The plaintiffs say they entered into an exclusive listing contract with the agents on May 21. The agreement — which gave Douglas Elliman the exclusive rights from May 21 to Nov. 21, 2016 — would pay Douglas Elliman a 6 percent commission with the agents each getting a cut, according to the complaint.

On July 8, all parties agreed to reduce the listing price from $3.6 million to $3.49 million, according to the complaint.

At that time, the listing agents said they had a buyer, who was also represented by Copeland, and the two sides agreed on a sale price of $3.35 million. Copeland was to act as the listing and buyer’s agent for the deal, with Patterson acting solely as a listing agent, the complaint states.

Prior to entering into a contract, the plaintiffs allegedly agreed to undertake $59,000 in repairs on the condo, as a condition of the sale. According to the complaint, Copeland said he could arrange for the contractors and directed the plaintiffs to pay him directly.

The repairs included mold remediation and mostly cosmetic upgrades, including, marble floor repair, minor interior design adjustments, replacement of kitchen appliances, cabinets, replacement of decorator finishes, painting and plastering.

The buyer was to put down a $100,000 deposit, which would act as insurance for the plaintiffs’ investment into the repairs, since the repairs were being made specifically for that buyer, the complaint states.

The plaintiffs say they found out later that the deposit wasn’t given on time,  but despite knowing this Copeland allowed the work to continue. Eventually, when the buyer did put the $100,000 deposit down, the check was made out to a limited liability corporation owned by Copeland and his family, according to the complaint.

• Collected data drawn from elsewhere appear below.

==> src/rtl/dc_offset_cal.sv <==
// DC-offset calibration controller for the 6-bit sign-magnitude offset DAC.
// Sign decision plus 5-bit SAR search, then optional one-step tracking.
module dc_offset_cal #(
  parameter int ADC_WIDTH     = 8,
  parameter int AVG_LOG2      = 4,
  parameter int SETTLE_CYCLES = 16,
  parameter int DEADBAND      = 1
) (
  input  logic                 clock,
  input  logic                 reset,
  input  logic                 start,
  input  logic                 track_en,
  input  logic                 adc_valid,
  input  logic [ADC_WIDTH-1:0] adc_data,
  input  logic [ADC_WIDTH-1:0] target,
  output logic [5:0]           current_dac,
  output logic                 dac_update,
  output logic                 busy,
  output logic                 done
);

  localparam int SW = ADC_WIDTH + AVG_LOG2;
  localparam int NS = 1 << AVG_LOG2;
  localparam int CW = $clog2(SETTLE_CYCLES + 1);
  localparam int NW = AVG_LOG2 + 1;

  localparam logic [SW:0] DBS  = (SW+1)'(DEADBAND << AVG_LOG2);
  localparam logic [SW:0] MAXS = {1'b0, {SW{1'b1}}};

  typedef enum logic [2:0] {
    S_IDLE,
    S_SETTLE,
    S_ACCUM,
    S_DECIDE,
    S_DONE,
    S_TRACK
  } state_t;

  state_t                 r_state, w_state_d;
  logic [ADC_WIDTH-1:0]   r_tgt, w_tgt_d;
  logic [5:0]             r_dac, w_dac_d;
  logic                   r_upd, w_upd_d;
  logic                   r_busy, w_busy_d;
  logic                   r_done, w_done_d;
  logic [CW-1:0]          r_cnt, w_cnt_d;
  logic [NW-1:0]          r_nsmp, w_nsmp_d;
  logic [SW-1:0]          r_acc, w_acc_d;
  logic                   r_signph, w_signph_d;
  logic                   r_sign, w_sign_d;
  logic [2:0]             r_bit, w_bit_d;
  logic                   r_trk, w_trk_d;

  logic [SW-1:0]          w_tgt_sum;
  logic [SW:0]            w_tgt_x;
  logic [SW:0]            w_acc_x;
  logic [SW:0]            w_lo;
  logic [SW:0]            w_hi;
  logic                   w_gt;
  logic                   w_lt;
  logic                   w_below;
  logic                   w_above;
  logic                   w_over;
  logic [4:0]             w_mask;
  logic [4:0]             w_nxtmask;
  logic [4:0]             w_kept;
  logic [5:0]             w_final;
  logic signed [6:0]      w_v;
  logic signed [6:0]      w_vt;
  logic [4:0]             w_vabs;
  logic [5:0]             w_tcode;
  logic                   w_start_ok;

  // Comparison of the accumulated sum against target and deadband limits
  always_comb begin
    w_tgt_sum = {r_tgt, {AVG_LOG2{1'b0}}};
    w_tgt_x   = {1'b0, w_tgt_sum};
    w_acc_x   = {1'b0, r_acc};
    w_lo      = (w_tgt_x >= DBS) ? (w_tgt_x - DBS) : '0;
    w_hi      = ((MAXS - w_tgt_x) >= DBS) ? (w_tgt_x + DBS) : MAXS;
    w_gt      = r_acc > w_tgt_sum;
    w_lt      = r_acc < w_tgt_sum;
    w_below   = w_acc_x < w_lo;
    w_above   = w_acc_x > w_hi;
  end

  // SAR bit resolution and final-code normalisation
  always_comb begin
    w_over    = r_sign ? w_lt : w_gt;
    w_mask    = 5'b00001 << r_bit;
    w_nxtmask = 5'b00001 << (r_bit - 3'd1);
    w_kept    = w_over ? (r_dac[4:0] & ~w_mask) : r_dac[4:0];
    w_final   = (w_kept == 5'd0) ? 6'd0 : {r_sign, w_kept};
  end

  // Tracking step on the signed code with saturation at +/-31
  always_comb begin
    w_v = {2'b00, r_dac[4:0]};
    if (r_dac[5]) begin
      w_v = -w_v;
    end
    w_vt = w_v;
    if (w_below && (w_v != 7'sd31)) begin
      w_vt = w_v + 7'sd1;
    end else if (w_above && (w_v != -7'sd31)) begin
      w_vt = w_v - 7'sd1;
    end
    w_vabs  = w_vt[6] ? 5'(-w_vt) : 5'(w_vt);
    w_tcode = (w_vt == 7'sd0) ? 6'd0 : {w_vt[6], w_vabs};
  end

  // Next-state and datapath update
  always_comb begin
    w_state_d  = r_state;
    w_tgt_d    = r_tgt;
    w_dac_d    = r_dac;
    w_upd_d    = 1'b0;
    w_busy_d   = r_busy;
    w_done_d   = r_done;
    w_cnt_d    = r_cnt;
    w_nsmp_d   = r_nsmp;
    w_acc_d    = r_acc;
    w_signph_d = r_signph;
    w_sign_d   = r_sign;
    w_bit_d    = r_bit;
    w_trk_d    = r_trk;
    w_start_ok = start && !r_busy;

    if (w_start_ok) begin
      w_tgt_d    = target;
      w_dac_d    = 6'd0;
      w_upd_d    = 1'b1;
      w_busy_d   = 1'b1;
      w_done_d   = 1'b0;
      w_signph_d = 1'b1;
      w_sign_d   = 1'b0;
      w_bit_d    = 3'd4;
      w_trk_d    = 1'b0;
      w_cnt_d    = '0;
      w_state_d  = S_SETTLE;
    end else begin
      case (r_state)
        S_IDLE: begin
          w_state_d = S_IDLE;
        end
        S_DONE: begin
          if (track_en) begin
            w_state_d = S_TRACK;
          end
        end
        S_TRACK: begin
          if (!track_en) begin
            w_state_d = S_DONE;
          end else begin
            w_trk_d   = 1'b1;
            w_cnt_d   = '0;
            w_state_d = S_SETTLE;
          end
        end
        S_SETTLE: begin
          if (r_cnt == CW'(SETTLE_CYCLES - 1)) begin
            w_acc_d   = '0;
            w_nsmp_d  = '0;
            w_state_d = S_ACCUM;
          end else begin
            w_cnt_d = r_cnt + 1'b1;
          end
        end
        S_ACCUM: begin
          if (adc_valid) begin
            w_acc_d  = r_acc + SW'(adc_data);
            w_nsmp_d = r_nsmp + 1'b1;
            if (r_nsmp == NW'(NS - 1)) begin
              w_state_d = S_DECIDE;
            end
          end
        end
        S_DECIDE: begin
          w_cnt_d   = '0;
          w_state_d = S_SETTLE;
          if (r_trk) begin
            if (!track_en) begin
              w_state_d = S_DONE;
            end else if (w_tcode != r_dac) begin
              w_dac_d = w_tcode;
              w_upd_d = 1'b1;
            end
          end else if (r_signph) begin
            w_signph_d = 1'b0;
            w_sign_d   = w_gt;
            w_bit_d    = 3'd4;
            w_dac_d    = {w_gt, 5'b10000};
            w_upd_d    = 1'b1;
          end else if (r_bit == 3'd0) begin
            w_dac_d   = w_final;
            w_upd_d   = (w_final != r_dac);
            w_busy_d  = 1'b0;
            w_done_d  = 1'b1;
            w_state_d = track_en ? S_TRACK : S_DONE;
          end else begin
            w_bit_d = r_bit - 3'd1;
            w_dac_d = {r_sign, w_kept | w_nxtmask};
            w_upd_d = 1'b1;
          end
        end
        default: begin
          w_state_d = S_IDLE;
        end
      endcase
    end
  end

  // State register
  always_ff @(posedge clock) begin
    if (reset) begin
      r_state <= S_IDLE;
    end else begin
      r_state <= w_state_d;
    end
  end

  // Datapath and output registers
  always_ff @(posedge clock) begin
    if (reset) begin
      r_tgt    <= '0;
      r_dac    <= '0;
      r_upd    <= 1'b0;
      r_busy   <= 1'b0;
      r_done   <= 1'b0;
      r_cnt    <= '0;
      r_nsmp   <= '0;
      r_acc    <= '0;
      r_signph <= 1'b0;
      r_sign   <= 1'b0;
      r_bit    <= '0;
      r_trk    <= 1'b0;
    end else begin
      r_tgt    <= w_tgt_d;
      r_dac    <= w_dac_d;
      r_upd    <= w_upd_d;
      r_busy   <= w_busy_d;
      r_done   <= w_done_d;
      r_cnt    <= w_cnt_d;
      r_nsmp   <= w_nsmp_d;
      r_acc    <= w_acc_d;
      r_signph <= w_signph_d;
      r_sign   <= w_sign_d;
      r_bit    <= w_bit_d;
      r_trk    <= w_trk_d;
    end
  end

  assign current_dac = r_dac;
  assign dac_update  = r_upd;
  assign busy        = r_busy;
  assign done        = r_done;

endmodule
==> config.mk <==
export PLATFORM = sky130hd
export DESIGN_NAME = dc_offset_cal
export DESIGN_NICKNAME = d
export VERILOG_FILES = /design/src/rtl/dc_offset_cal.sv
export SDC_FILE = /design/constraint.sdc
export NUM_CORES = 1
export LEC_CHECK = 0
export ABC_CLOCK_PERIOD_IN_PS = 10600
export CAP_MARGIN = 25
export CELL_PAD_IN_SITES_DETAIL_PLACEMENT = 1
export CELL_PAD_IN_SITES_GLOBAL_PLACEMENT = 2
export CORE_MARGIN = 2
export CORE_UTILIZATION = 39
export CTS_CLUSTER_DIAMETER = 150
export DETAILED_ROUTE_END_ITERATION = 7
export HOLD_SLACK_MARGIN = 0.03
export PLACE_DENSITY_LB_ADDON = 0.2
export SYNTH_ARGS = -nofsm -noshare
export SYNTH_HDL_FRONTEND = slang
export SYNTH_SLANG_ARGS = --single-unit
==> constraint.sdc <==
create_clock -name clock -period 10.6 [get_ports clock]
set_input_delay 2.12 -clock clock [delete_from_list [all_inputs] [get_ports clock]]
set_output_delay 2.12 -clock clock [all_outputs]
set_load 0.05 [all_outputs]
==> metrics.cfg, run 1 <==
[status]
outcome = completed

[synth]
synth-main-ff-cell = dfxtp_1
ys_types = 80
synth_nets = 643
syn_area_per_cell_sq_um = 7.92
async_reset_ff_share_pct = 0
ys_top_cells_by_area = dfxtp_1, ha_1, a21oi_1, nand2_1, xnor2_1
ys_seq_area_share_pct = 21.3
netlist_area_sq_um = 4500
yosysWarnings = 0
synth_seq_cells = 48
synth_edf_count = 0
syn-instance-count = 569
synth_top_area_share_pct = 21.3
synth_top_area_cell = dfxtp_1

[finish]
diodes = 0
drive_above_1_share_pct = 7.02
nets = 657
syn_to_final_growth_pct = 12.0
final_cells = 727
fin_area_sq_um = 5040
fillers = 1392

[worst_setup_path]
end_kind = flip-flop
worstPathArrival_ns = 5.83
path_class = flip-flop to flip-flop
worstSetupStartpointType = flip-flop
worstPathMaxFanout = 9
cp.required_ns = 10.82

[sta]
setup_ws_ns = 4.99
max_clock_freq_mhz = 178
fin_crit_ns = 5.61
finalCritPeriodShare_pct = 52.9
tightest_slew_ns = 0.791
setup_viol = 0
setup-tns-final_ns = 0
rsz0062_at_grt = no
clock_skew_ns = 0.00560
finalHoldViolCount = 0
timing.slew.headroom_pct = 47.3
maxSlewViolCount = 0

[die]
rows = 39
die_h_um = 111
ioPinCount = 30
dieWidth_um = 111
coreArea_sq_um = 11300
dieArea_sq_um = 12400
start_util_pct = 39.8

[placement]
place_area_sq_um = 4870
dp_hpwl_um = 10500
portBuffers = 29
place_inst = 719
post-place-ws_ns = 5.03
place.gp.congestion = 0.886

[cts]
clk_pin_slew_ns = 0.07
cts_resized = 0
clock_path_buffers = 2
htreeDepth = 2
cts_tree = done
insertion_delay_ns = 0.29
cts_root_buffer = clkbuf_16
cts_setup_buffers = 0
ctsHoldBuffers = 0
cts_buffers = 5
cts_sinks = 48

[power_and_ir_drop]
p_leak_nw = 1.98
clkPwrFrac_pct = 39.3
p_int_uw = 334
powerDensity_nw_per_um2 = 92.9
p_switching_uw = 135
p_comb_share_pct = 19.8
vdd_drop_max_mv = 0.0624
seqPwrFrac_pct = 40.9
p_sw_share_pct = 28.7

[routing]
wire_per_inst_um = 17.9
drtAntennaViolNets = 0
drt_iter0_drc = 228
via_per_inst = 5.70
drtPass1Iterations = 4
wl_um = 13000
vias = 4143
drcViolationCount = 0

[min_path]
hp-class = flip-flop to flip-flop

[global_route]
antenna_found_initial = 0
grt_pass1_wl_um = 22100
grt_pass1_vias = 4341
grt_usage_pct = 21.7
grt_max_degree = 23
overflow = 0

[flow_run]
max_cap_viol_count = 0

[cell type report]
type / count / area [sq um] / area share (%)
clock buffers: 5 / 125 / 2.48
multi-input cells: 467 / 3310 / 65.7
repair buffers: 31 / 305 / 6.05
clock inverters: 3 / 46.3 / 0.918
well taps: 143 / 179 / 3.55
flip-flops and latches: 48 / 961 / 19.1
inverters: 30 / 113 / 2.23
[path summary, 6_finish.rpt]
| kind | end | startpoint | cells past startpoint | slack (ns) |
|---|---|---|---|---|
| setup / recovery | current_dac[5]$_SDFFE_PP0P_ | r_tgt[2]$_SDFFE_PP0P_ | 18 | 4.99 |
| hold / removal | done$_SDFFE_PP0P_ | done$_SDFFE_PP0P_ | 2 | 0.45 |
| setup reg to reg | current_dac[5]$_SDFFE_PP0P_ | r_tgt[2]$_SDFFE_PP0P_ | 18 | 4.99 |
| hold reg to reg | done$_SDFFE_PP0P_ | done$_SDFFE_PP0P_ | 2 | 0.45 |
[stage by stage]
step           utilization, %  total power, mW  hold slack [ns]
2_1_floorplan               -            0.260            0.449
3_3_place_gp             43.0            0.286            0.436
3_5_place_dp             43.0            0.289            0.446
4_1_cts                  44.6            0.475            0.457
5_1_grt                  44.6            0.495            0.476
6_report                 44.6            0.469            0.451
[cell families after synthesis]
family	count (synthesis)	share of synthesized area, %
xor+xnor	38	7.86
simple gates	211	23.8
buf+inv	54	5.08
mux	8	1.81
flops	48	21.3
compound gates	157	25.3
fa+ha+maj	53	14.9
[cells in the mapped netlist, types with 4 or more instances]
| cell | instances |
|---|---|
| nand2b_1 | 17 |
| or2_2 | 4 |
| and3_1 | 5 |
| nor4_1 | 5 |
| xnor2_1 | 23 |
| a211oi_1 | 5 |
| a21o_1 | 6 |
| nand4_1 | 9 |
| mux2i_1 | 7 |
| o21ai_0 | 24 |
| nor2_1 | 52 |
| dfxtp_1 | 48 |
| nor2b_1 | 18 |
| xor2_1 | 13 |
| nand3_1 | 12 |
| inv_1 | 29 |
| a31oi_1 | 10 |
| buf_2 | 6 |
| a22oi_1 | 6 |
| nand2_1 | 57 |
| nor3_1 | 10 |
| ha_1 | 52 |
| a21oi_1 | 51 |
| o21a_1 | 4 |
| clkbuf_1 | 13 |
[worst max-delay path: stages (launching register included)]
cell	delay, ns
dfxtp_1	0.54
inv_1	0.16
nor4_1	0.57
and2_1	0.34
nor2_1	0.10
ha_1	0.33
nand4_1	0.14
nor4_1	0.53
a211oi_2	0.09
o21a_2	0.20
or3_1	0.32
o211ai_1	0.12
ha_1	0.25
o311ai_1	0.10
or4_1	0.52
mux2i_1	0.17
a2111oi_2	0.62
a21o_4	0.26
mux2i_1	0.18
[state kept, by name, summed over array words and instances (netlist names)]
signal       count
r_tgt            8
busy             1
r_sign           1
r_trk            1
r_nsmp           5
r_acc           12
dac_update       1
current_dac      6
done             1
r_cnt            5
r_signph         1
r_state          3
r_bit            3
[layer usage]
layer,vias up,part of all wire (%),GRT usage (%),wire length [um]
met4,0,1.0,5.35,136
met2,48,47,36.6,6100
li1,2084,-,-,-
met3,13,2.1,2.12,279
met5,-,0,0,0
met1,1998,50,29.9,6470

“Defendant Copeland not only took the Plaintiff’s $59,000 to perform the repairs, but then took the despot of $100,000 from his other client and gave it to himself and his family’s company,” the complaint reads.

The two parties eventually agreed to extend the closing date because work wasn’t finished and a new contract was drawn up with the dates changed, according to the complaint. It was off that new contract that Copeland allegedly convinced Douglas Elliman to pay him an advanced commission.

When the next closing date neared, the plaintiffs said they realized the condo was still in total disrepair, none of the permits had been obtained and no real renovation work was being done. The closing did not occur and repairs went over the $100,000 mark.

According to the complaint, Patterson claims he tried to enter the unit multiple times to monitor the progress, but Copeland would not allow him to enter. Copeland instead insisted everything was fine and Patterson should sit back and collect his commission, the complaint states.

“The plaintiffs spent $59,000 for repairs that were never done, for a buyer whom required such repairs to be completed as a condition of closing,” the complaint reads. “There was no deposit being held by Douglas Elliman and the condominium was in a complete state of disrepair and could not be sold to a new buyer.”

Bernaldo Dancel said he reached out to Douglas Elliman’s Florida CEO Jay Parker. Parker allegedly made Dancel sign an agreement that Douglas Elliman did nothing wrong and then allegedly told the plaintiffs that Copeland would be fired once this listing was finally sold. Copeland would not take a commission from the sale, the plaintiffs were told, according to the complaint.

Eventually another buyer, again represented by Copeland, agreed to purchase the property for roughly $2.9 million. The second buyer eventually pulled out and alleged that he never actually signed any sales agreement and his signature was forged.

After the expiration of the exclusive listing agreement, Dancel found another brokerage and sold the property for significantly less money.

The complaint includes 15 counts. Among them are allegations of forgery, fraud, negligent misrepresentation and breaches of listing agreement and contract. The plaintiffs are seeking unspecified damages for each claim.

Douglas Elliman declined to comment for the story on the lawsuit itself, and whether it still has a relationship with Copeland. Copeland, according to public records, still has an active real estate license that states he is employed by Douglas Elliman.